§ **Action item**
The entries below contain a line with "setup-driven buffer insertion" and a line with "## cell families". Quote exactly those two lines and all lines between them.

§ **Available data**
### src/common/ex_pkg.sv
// Shared definitions for the RV32IM execute stage
// ALU operation encoding, opcode and funct constants
// Instruction word union with R-type and I-type views
// Control and registered output bundles
package ex_pkg;

    // Data width of the stage output bundle
    localparam int XLEN = 32;

    // ALU operation codes
    typedef enum logic [4:0] {
        ALU_ADD    = 5'b00000,
        ALU_SUB    = 5'b00001,
        ALU_SLL    = 5'b00010,
        ALU_SLT    = 5'b00011,
        ALU_SLTU   = 5'b00100,
        ALU_XOR    = 5'b00101,
        ALU_SRL    = 5'b00110,
        ALU_SRA    = 5'b00111,
        ALU_OR     = 5'b01000,
        ALU_AND    = 5'b01001,
        ALU_MUL    = 5'b01010,
        ALU_MULH   = 5'b01011,
        ALU_MULHSU = 5'b01100,
        ALU_MULHU  = 5'b01101,
        ALU_DIV    = 5'b01110,
        ALU_DIVU   = 5'b01111,
        ALU_REM    = 5'b10000,
        ALU_REMU   = 5'b10001
    } alu_op_e;

    // Major opcodes handled here
    localparam logic [6:0] OPC_OP     = 7'b0110011;
    localparam logic [6:0] OPC_OP_IMM = 7'b0010011;
    localparam logic [6:0] OPC_BRANCH = 7'b1100011;

    // funct7 values
    localparam logic [6:0] F7_BASE   = 7'b0000000;
    localparam logic [6:0] F7_ALT    = 7'b0100000;  // SUB, SRA
    localparam logic [6:0] F7_MULDIV = 7'b0000001;  // M extension

    // Branch conditions in funct3
    localparam logic [2:0] F3_BEQ  = 3'b000;
    localparam logic [2:0] F3_BNE  = 3'b001;
    localparam logic [2:0] F3_BLT  = 3'b100;
    localparam logic [2:0] F3_BGE  = 3'b101;
    localparam logic [2:0] F3_BLTU = 3'b110;
    localparam logic [2:0] F3_BGEU = 3'b111;

    // Same 32 bits seen as R-type or as I-type
    typedef union packed {
        struct packed {
            logic [6:0] funct7;
            logic [4:0] rs2;
            logic [4:0] rs1;
            logic [2:0] funct3;
            logic [4:0] rd;
            logic [6:0] opcode;
        } r_fmt;
        struct packed {
            logic [11:0] imm;
            logic [4:0]  rs1;
            logic [2:0]  funct3;
            logic [4:0]  rd;
            logic [6:0]  opcode;
        } i_fmt;
    } instr_u;

    typedef struct packed {
        alu_op_e alu_op;
        logic    use_imm;    // I immediate replaces rs2
        logic    is_branch;
        logic    legal;      // Supported opcode and funct
    } ctrl_t;

    typedef struct packed {
        logic [XLEN-1:0] result;
        logic            zero;
        logic            branch_taken;
        logic [XLEN-1:0] target;
        logic            illegal;
    } ex_out_t;

endpackage

### src/hdl/branch_compare.sv
// Conditional branch evaluation
// BEQ, BNE, BLT, BGE, BLTU and BGEU selected by funct3
// Branch target as pc plus the B immediate
module branch_compare
    import ex_pkg::*;
#(
    parameter int NB_DATA = 32
) (
    input  logic [NB_DATA-1:0] i_rs1,
    input  logic [NB_DATA-1:0] i_rs2,
    input  logic [2:0]         i_funct3,
    input  logic               i_is_branch,
    input  logic [NB_DATA-1:0] i_pc,
    input  logic [NB_DATA-1:0] i_imm_b,
    output logic               o_taken,
    output logic [NB_DATA-1:0] o_target
);

    logic eq;
    logic lt_s;
    logic lt_u;
    logic cond;

    assign eq   = (i_rs1 == i_rs2);
    assign lt_s = $signed(i_rs1) < $signed(i_rs2);
    assign lt_u = i_rs1 < i_rs2;

    always_comb begin
        case (i_funct3)
            F3_BEQ:  cond = eq;
            F3_BNE:  cond = !eq;
            F3_BLT:  cond = lt_s;
            F3_BGE:  cond = !lt_s;
            F3_BLTU: cond = lt_u;
            F3_BGEU: cond = !lt_u;
            default: cond = 1'b0;  // Not a branch condition
        endcase
    end

    assign o_taken  = i_is_branch && cond;
    assign o_target = i_pc + i_imm_b;

endmodule

### config.mk
export PLATFORM = sky130hd
export DESIGN_NAME = branch_compare
export DESIGN_NICKNAME = d
export VERILOG_FILES = /design/src/common/ex_pkg.sv /design/src/hdl/branch_compare.sv
export SDC_FILE = /design/constraint.sdc
export NUM_CORES = 1
export LEC_CHECK = 0
export ABC_AREA = 1
export ABC_CLOCK_PERIOD_IN_PS = 5600
export CAP_MARGIN = 5
export CORE_ASPECT_RATIO = 1.25
export CORE_MARGIN = 2
export CORE_UTILIZATION = 50
export DETAILED_ROUTE_END_ITERATION = 10
export DONT_BUFFER_PORTS = 1
export SETUP_SLACK_MARGIN = 0.15
export SYNTH_ARGS = -nofsm -noshare
export SYNTH_HDL_FRONTEND = slang
export SYNTH_SLANG_ARGS = --single-unit
### constraint.sdc
create_clock -name vclk -period 5.6
set_input_delay 1.68 -clock vclk [all_inputs]
set_output_delay 1.68 -clock vclk [all_outputs]
set_load 0.05 [all_outputs]
=== Word level (Yosys, flattened, before mapping) ===
Index checks and enable logic that the tools add are counted.

* Word-level logic and storage cells: 15
* Bits of input ports: 132
* Output and inout port bits: 33
* Bits in registers: 0

* Equal/unequal tests: 6
* Reduce and logical (&&, ||, !) cells: 5
* Add/sub/neg operators: 1
* Muxes and demuxes: 1
* Order comparisons: 2

{| class="wikitable"
|+ Operator list
! operator !! count
|-
| < comparator 32 bit || 2
|-
| adder 32 bit || 1
|-
| == test 32 bit || 1
|-
| == test 3 bit (second input constant) || 4
|-
| case mux 1 bit (6 select lines) || 1
|-
| == test 3 x 1 -> 1 bit (second input constant) || 1
|-
| zero test 1 bit || 3
|-
| zero test 3 bit || 1
|-
| logical AND 1 bit || 1
|}

=== Logic depth before layout (Yosys ltp) ===
Gate-level depths: netlist (run 1).

* Depth after elaboration: 4
* Mapped depth: 18
* Depth with buffers taken out: 18

=== Worst setup path after synthesis (run 1) ===
OpenSTA, ideal clock, no wires.

* Path kind: in2out
* Start point: input i_pc[0]
* End point: output o_target[20]
* Path buffers: 0
* Cell stages on the path: 10
* Setup slack: 91 ps
* Required time: 3920 ps
* Data arrival time: 3829 ps
* Path through: ha_1 > inv_1 > fa_1 > o21ai_2 > a21oi_2 > o21ai_2 > nand2_1 > nand3_1 > nand2_1 > xnor2_1

* Longest elaborated chain between the ends: 1

{| class="wikitable"
|+ RTL lines
! element !! RTL line !! text
|-
| start, declared || branch_compare.sv:13 || <nowiki>input logic [NB_DATA-1:0] i_pc,</nowiki>
|-
| adder 32 bit || branch_compare.sv:41 || <nowiki>assign o_target = i_pc + i_imm_b;</nowiki>
|-
| end, declared || branch_compare.sv:16 || <nowiki>output logic [NB_DATA-1:0] o_target</nowiki>
|}

No other way between the ends.

=== Worst setup path in the final report (run 1) ===
Same ends and word-level chain as after synthesis.

==> results.tsv, run 1 <==
stage	metric	value	unit
grt	total grt overflow	0	
power	static leakage	1.74	nW
yosys	Yosys warning count	0	
finish	Layout Cell Area excl Fill	3080	sq um
place	cell area after placement	3080	sq um
floorplanning	vertical extent of the die	87.1	microns
floorplanning	area of the placeable core	5370	sq um
status	result of the run	finished clean	
yosys	number of instances in the synthesized netlist	458	
timing	Total Neg Setup Slack	0	ns
timing	post-route clock period utilization	0.936	
timing	min cycle time layout	5.24	ns
finish	Seq Cell Count	0	
yosys	cell accounting for the most synthesized area	sky130_fd_sc_hd__ha_1	
yosys	portion of the post-synthesis area used by sequential elements	0	
yosys	average cell area after synthesis	6.03	sq um
yosys	dominant combinational cell family by area after synthesis	adder cells	
finish	leading cell type in the layout, fill and taps excluded	sky130_fd_sc_hd__nand2_1	
min_path	kind of path behind the tightest hold check	primary input to output pin	
finish	net count reported at finish	687	
finish	Final Util	0.574	
power	internal power	0.174	mW
finish	sequential cell area	0	sq um
finish	Area growth, synth to finish	11.6	%
yosys	arithmetic-cell share of the synthesized area counting full adders, half adders and majority gates	0.293	
routing	count of vias placed by the detailed router	3017	
power	switching share of power	0.686	
timing	Max Clock Freq	191	MHz
power	areal power density over the cells	180	nW/um^2
power	total power consumption of the routed design	0.554	mW
floorplanning	number of placed I/O pins	165	
finish	ratio of cells with drive above 1 in the final layout	0.0982	
run	number of max-cap violations	0	
routing	Pre-Repair DR Iteration Count	4	
clock_tree	post-CTS sizing	0	
grt	maximum number of pins on one net before global-route repair	7	
routing	DR top layer	met4	
routing	WL met1	2890	microns
worst_setup_path	Arrival @ worst endpoint	3.56	ns
floorplanning	Die ar.	6140	sq um
finish	highest-count cells in the layout ignoring fill and taps	100 x sky130_fd_sc_hd__nand2_1, 83 x sky130_fd_sc_hd__inv_1, 63 x sky130_fd_sc_hd__ha_1, 44 x sky130_fd_sc_hd__a21oi_1, 44 x sky130_fd_sc_hd__nor2_1	
yosys	area share of and/or/nand/nor cells after synthesis	0.281	
timing	pin slew with the least headroom to its limit	0.478	ns
worst_setup_path	startpoint class of the critical path	primary input	
yosys	cells taking the most area after synthesis	sky130_fd_sc_hd__ha_1 29%, sky130_fd_sc_hd__nand2_1 14%, sky130_fd_sc_hd__inv_1 11%, sky130_fd_sc_hd__a21oi_1 8.0%, sky130_fd_sc_hd__nor2_1 6.0%	
grt	number of global-route vias before repair	2805	
power	clock network fraction of total power	0	
routing	routed wire length	7620	microns
routing	met3 routed WL	434	microns
worst_setup_path	top fanout value on the critical path	3	
routing	number of antenna-violating nets in the routed design	0	
grt	antenna violations before repair	0	
routing	number of vias per cell	5.46	
floorplanning	starting density of the core	0.515	
floorplanning	Die Span X	70.5	microns
yosys	XOR/XNOR share of the synthesized area	0.0983	
yosys	share of Yosys cell area claimed by the top area cell type	0.285	
worst_setup_path	WS Path Type	primary input to output pin	
yosys	synthesized-area fraction occupied by ao, oa, aoi and oai cells	0.216	
routing	post-DR wirelength/cell	13.8	microns
worst_setup_path	required time of the worst setup path	3.92	ns
timing	final hold slack	3.61	ns
yosys	area of the mapped netlist	2760	sq um
place	global placement routability congestion	0.926	
worst_setup_path	endpoint class of the critical path	output pin	
clock_tree	cts hold-fix bufs	0	
timing	setup repair after global routing missed its margin	false	
timing	Final Setup Violations	0	
power	combinational power share	1.000	
yosys	proportion of synthesized area in mux cells	0	
place	estimated wirelength of the detail-placed design	6960	microns
power	maximum VDD drop	0.148	mV
floorplanning	number of cell rows	30	
finish	Layout clock buffers	0	
routing	number of design-rule violations left by the first detailed-router iteration	56	
yosys	post-synth cell types	29	
grt	global-route wire length before repair	12200	microns
power	power spent charging and discharging nets	0.380	mW
timing	headroom to the max-slew limit	0.682	
routing	total met2 wirelength after detailed routing	4190	microns
routing	DRC	0	
place	number of buffer cells added on primary ports	0	
timing	endpoints failing hold	0	
timing	max-slew violation count	0	
yosys	nets in the synthesized netlist	654	
grt	combined global-route utilization of all metal layers	0.236	
power	register share of total power	0	
clock_tree	post-CTS setup-driven buffer insertion count	0	
finish	n_diodes	0	
## per-stage QoR
step	setup WS [ns]	cells
after floorplan	0.172	458
after global placement	0.393	553
after detailed placement	0.350	553
after CTS	0.335	553
after global routing	0.220	553
final	0.359	553
## cell type report
type                            count  area [sq um]
Fill cell                         585          2280
Tap cell                           64          80.1
Timing Repair Buffer               31           233
Inverter                           83           312
Multi-Input combinational cell    375          2460
## power by group through the flow
stage / combinational, mW / clock, mW / sequential, mW
after CTS: 0.555 / 0 / 0
after detailed placement: 0.553 / 0 / 0
final: 0.554 / 0 / 0
after floorplan: 0.419 / 0 / 0
after global placement: 0.550 / 0 / 0
after global routing: 0.601 / 0 / 0
## cell families (layout without fill, tap and decap cells)
| logic type | count (synthesis) | after routing |
|---|---|---|
| AO/OA/AOI/OAI | 96 | 96 |
| XOR/XNOR | 31 | 31 |
| buffers and inverters | 83 | 114 |
| adder cells (fa/ha/maj) | 64 | 64 |
| AND/OR/NAND/NOR | 184 | 184 |
## metal layers
layer | up-vias | track usage
li1 | 1576 | -
met1 | 1333 | 0.256
met2 | 100 | 0.501
met3 | 8 | 0.0116
met4 | 0 | 0.0350
met5 | - | 0
## synth_stat cells
master and count:
sky130_fd_sc_hd__o2111ai_1 1, sky130_fd_sc_hd__nand4_1 3, sky130_fd_sc_hd__a21oi_4 2, sky130_fd_sc_hd__o21ai_0 17, sky130_fd_sc_hd__o21a_1 4, sky130_fd_sc_hd__nand2_2 4, sky130_fd_sc_hd__nor3_1 6, sky130_fd_sc_hd__nand2_1 100
sky130_fd_sc_hd__inv_1 83, sky130_fd_sc_hd__o21ai_1 3, sky130_fd_sc_hd__o211a_1 1, sky130_fd_sc_hd__nor3_2 2, sky130_fd_sc_hd__o21bai_1 4, sky130_fd_sc_hd__fa_1 1, sky130_fd_sc_hd__a21oi_2 3, sky130_fd_sc_hd__a21o_1 7
sky130_fd_sc_hd__nor2_1 44, sky130_fd_sc_hd__o221ai_1 3, sky130_fd_sc_hd__a21boi_2 1, sky130_fd_sc_hd__xor2_1 18, sky130_fd_sc_hd__a21boi_0 1, sky130_fd_sc_hd__ha_1 63, sky130_fd_sc_hd__a31oi_1 1, sky130_fd_sc_hd__nand3_1 24
sky130_fd_sc_hd__xnor2_1 13, sky130_fd_sc_hd__a21oi_1 44, sky130_fd_sc_hd__nor4_4 1, sky130_fd_sc_hd__a211oi_1 1, sky130_fd_sc_hd__o21ai_2 3
## worst paths after layout
kind | end | cells past startpoint | slack (ns) | startpoint
setup / recovery | o_target[20] | 11 | 0.36 | i_pc[0]
hold / removal | o_taken | 3 | 3.61 | i_is_branch
## worst max-delay path: stages
cell and delay (ns):
sky130_fd_sc_hd__ha_1 0.17, sky130_fd_sc_hd__inv_1 0.06, sky130_fd_sc_hd__fa_1 0.41, sky130_fd_sc_hd__o21ai_2 0.28
sky130_fd_sc_hd__a21oi_2 0.14, sky130_fd_sc_hd__o21ai_2 0.24, sky130_fd_sc_hd__nand2_1 0.10, sky130_fd_sc_hd__nand3_1 0.08
sky130_fd_sc_hd__nand2_1 0.08, sky130_fd_sc_hd__xnor2_2 0.12, sky130_fd_sc_hd__buf_4 0.21
Note: power is estimated with default switching activity, not from simulation.
==> inputs of run 2 (changes only) <==
--- a/config.mk
+++ b/config.mk
@@ -5,8 +5,7 @@
 export SDC_FILE = /design/constraint.sdc
 export NUM_CORES = 1
 export LEC_CHECK = 0
-export ABC_AREA = 1
-export ABC_CLOCK_PERIOD_IN_PS = 5600
+export ABC_CLOCK_PERIOD_IN_PS = 5200
 export CAP_MARGIN = 5
 export CORE_ASPECT_RATIO = 1.25
 export CORE_MARGIN = 2
==> constraint.sdc (replaced) <==
create_clock -name vclk -period 5.2
set_input_delay 1.56 -clock vclk [all_inputs]
set_output_delay 1.56 -clock vclk [all_outputs]
set_load 0.05 [all_outputs]
==> results.tsv, run 2 <==
stage	metric	value	unit
min_path	kind of path behind the tightest hold check	primary input to output pin	
grt	combined global-route utilization of all metal layers	0.279	
worst_setup_path	endpoint class of the critical path	output pin	
routing	count of vias placed by the detailed router	3155	
timing	endpoints failing hold	0	
grt	global-route wire length before repair	12300	microns
worst_setup_path	required time of the worst setup path	3.64	ns
grt	total grt overflow	0	
yosys	nets in the synthesized netlist	530	
routing	Pre-Repair DR Iteration Count	4	
yosys	dominant cell by count in the synthesized netlist	sky130_fd_sc_hd__ha_1	
finish	sequential cell area	0	sq um
timing	Final Setup Violations	12	
finish	Area growth, synth to finish	71.5	%
worst_setup_path	slowest cell delay on critical path	0.25	ns
place	number of buffer cells added on primary ports	0	
worst_setup_path	startpoint class of the critical path	primary input	
yosys	top cells by instance count after synthesis	63 x sky130_fd_sc_hd__ha_1, 44 x sky130_fd_sc_hd__inv_1, 34 x sky130_fd_sc_hd__a21oi_1	
routing	number of antenna-violating nets in the routed design	0	
floorplanning	Die ar.	5530	sq um
min_path	origin of the worst min-delay path	i_is_branch	
timing	Total Neg Setup Slack	-0.997	ns
status	result of the run	finished, violations left	
yosys	average cell area after synthesis	7.41	sq um
finish	Layout clock buffers	0	
timing	Max Clock Freq	184	MHz
floorplanning	number of cell rows	28	
worst_setup_path	beginning of the critical path	i_pc[4]	
finish	ratio of cells with drive above 1 in the final layout	0.435	
floorplanning	number of placed I/O pins	165	
power	areal power density over the cells	199	nW/um^2
timing	headroom to the max-slew limit	0.591	
timing	pin slew with the least headroom to its limit	0.612	ns
finish	net count reported at finish	628	
finish	Seq Cell Count	0	
floorplanning	Die Span X	66.9	microns
timing	smallest setup slack after layout	-0.244	ns
yosys	Yosys warning count	0	
yosys	share of Yosys cell area claimed by the top area cell type	0.319	
grt	number of global-route vias before repair	2900	
timing	min cycle time layout	5.44	ns
status	violations in the final reports	setup timing	
place	global placement routability congestion	0.839	
grt	maximum number of pins on one net before global-route repair	7	
yosys	number of instances in the synthesized netlist	334	
finish	leading cell type in the layout, fill and taps excluded	sky130_fd_sc_hd__buf_4	
finish	Final Util	0.891	
power	total power consumption of the routed design	0.844	mW
place	estimated wirelength of the detail-placed design	6590	microns
run	number of max-cap violations	0	
floorplanning	starting density of the core	0.519	
min_path	WHS Endpoint	o_taken	
finish	count of placed standard cells in the final layout, fillers left out	490	
floorplanning	area of the placeable core	4760	sq um
routing	number of design-rule violations left by the first detailed-router iteration	253	
min_path	hold depth	1	
worst_setup_path	Arrival @ worst endpoint	3.88	ns
place	DP Cell Count	473	
routing	post-DR wirelength/cell	21.3	microns
timing	max-slew violation count	0	
yosys	cell accounting for the most synthesized area	sky130_fd_sc_hd__ha_1	
finish	highest-count cells in the layout ignoring fill and taps	72 x sky130_fd_sc_hd__buf_4, 47 x sky130_fd_sc_hd__ha_1, 37 x sky130_fd_sc_hd__inv_1, 21 x sky130_fd_sc_hd__a21oi_1, 20 x sky130_fd_sc_hd__a21o_1	
routing	number of vias per cell	6.44	
yosys	post-synth cell types	55	
worst_setup_path	WS Path Type	primary input to output pin	
finish	area taken by multi-input logic gates	3050	sq um
routing	DRC	0	
finish	n_diodes	0	
power	static leakage	1.99	nW
timing	post-route clock period utilization	1.05	
worst_setup_path	worst-path cell chain	ha_4 -> a21o_1 -> a31o_1 -> o21a_1 -> a31o_4 -> buf_4 -> buf_6 -> a21o_1 -> a21o_1 -> buf_6 -> xor2_2 -> buf_6	
yosys	portion of the post-synthesis area used by sequential elements	0	
timing	setup repair after global routing missed its margin	true	
finish	final-layout fill cell count	234	
routing	routed wire length	10400	microns
grt	antenna violations before repair	0	
worst_setup_path	top fanout value on the critical path	4	
power	maximum VDD drop	0.113	mV
yosys	area of the mapped netlist	2470	sq um
floorplanning	vertical extent of the die	82.7	microns
yosys	cells taking the most area after synthesis	sky130_fd_sc_hd__ha_1 32%, sky130_fd_sc_hd__xnor2_1 7.1%, sky130_fd_sc_hd__a21oi_1 6.9%, sky130_fd_sc_hd__inv_1 6.7%, sky130_fd_sc_hd__a21o_1 6.1%	
worst_setup_path	cell with the largest stage delay on the worst path	sky130_fd_sc_hd__a31o_4	
run 2: changes by cell type after synthesis, sizes merged, moves of 5 or more:
cell / before / now
o31ai: 0 / 5
xor2: 18 / 6
a31o: 0 / 5
nand4: 3 / 8
a21o: 7 / 20
nand2: 104 / 19
o21ai: 23 / 13
a21oi: 49 / 34
xnor2: 13 / 20
nand3: 24 / 9
nor2: 44 / 15
inv: 83 / 44
run 2: area by class of cell:
class,instances,share of cell area
inverter,44,0.0445
multi-input combinational,288,0.719
tap,60,0.0177
timing repair buffer,98,0.219
run 2: repair_timing:
item                                   in CTS  in global routing
buffers inserted                           10                  8
setup endpoints to repair                  20                 22
hold buffers                                0                  0
resized for setup                          43                 27
pin swaps                                  37                 43
endpoints found under the hold margin       0                  0
gates cloned                                0                  0
run 2: stage by stage:
step | hold WS, ns | instance area (sq um) | worst slack, ns
floorplan | 3.31 | 2920 | -0.311
global placement | 3.31 | 3730 | -0.0950
detailed placement | 3.31 | 3730 | -0.150
CTS | 3.31 | 4050 | -0.0579
global route | 3.31 | 4250 | -0.304
finish | 3.31 | 4250 | -0.244
run 2: how the worst max path moves through the flow:
stage	to	slack, ns
2_1_floorplan	o_target[25]	-0.31
3_3_place_gp	o_target[31]	-0.1
3_5_place_dp	o_target[31]	-0.15
4_1_cts	o_target[25]	-0.06
5_1_grt	o_target[13]	-0.30
6_report	o_target[13]	-0.24
run 2: report_power, final:
| group | total (mW) | internal [mW] | switching, mW | leakage, nW |
|---|---|---|---|---|
| sequential | 0 | 0 | 0 | 0 |
| combinational | 0.844 | 0.369 | 0.475 | 1.99 |
| clock | 0 | 0 | 0 | 0 |
| total | 0.844 | 0.369 | 0.475 | 1.99 |
run 2: cell families after synthesis:
logic type | Yosys count | share of synthesized area
buffers and inverters | 46 | 0.0698
AOI/OAI and AO/OA | 115 | 0.334
adders and majority gates | 64 | 0.327
and+or+nand+nor | 81 | 0.170
muxes | 2 | 0.00809
xor gates and xnor gates | 26 | 0.0920
run 2: layer usage:
metal  GRT usage  part of all wire  routed length, microns
met1       0.289              0.34                    3570
met2       0.586              0.53                    5550
met5           0                 0                       0
met3      0.0312             0.066                     687
met4      0.0551             0.059                     615
run 2: critical path: cells and delay by family:
kind | cells | cell delay (ns)
XOR/XNOR | 1 | 0.23
AO/OA/AOI/OAI | 6 | 1.27
adder cells (fa/ha/maj) | 1 | 0.23
buffers and inverters | 4 | 0.60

§ **Solution to this task**
clock_tree	post-CTS setup-driven buffer insertion count	0	
finish	n_diodes	0	
## per-stage QoR
step	setup WS [ns]	cells
after floorplan	0.172	458
after global placement	0.393	553
after detailed placement	0.350	553
after CTS	0.335	553
after global routing	0.220	553
final	0.359	553
## cell type report
type                            count  area [sq um]
Fill cell                         585          2280
Tap cell                           64          80.1
Timing Repair Buffer               31           233
Inverter                           83           312
Multi-Input combinational cell    375          2460
## power by group through the flow
stage / combinational, mW / clock, mW / sequential, mW
after CTS: 0.555 / 0 / 0
after detailed placement: 0.553 / 0 / 0
final: 0.554 / 0 / 0
after floorplan: 0.419 / 0 / 0
after global placement: 0.550 / 0 / 0
after global routing: 0.601 / 0 / 0
## cell families (layout without fill, tap and decap cells)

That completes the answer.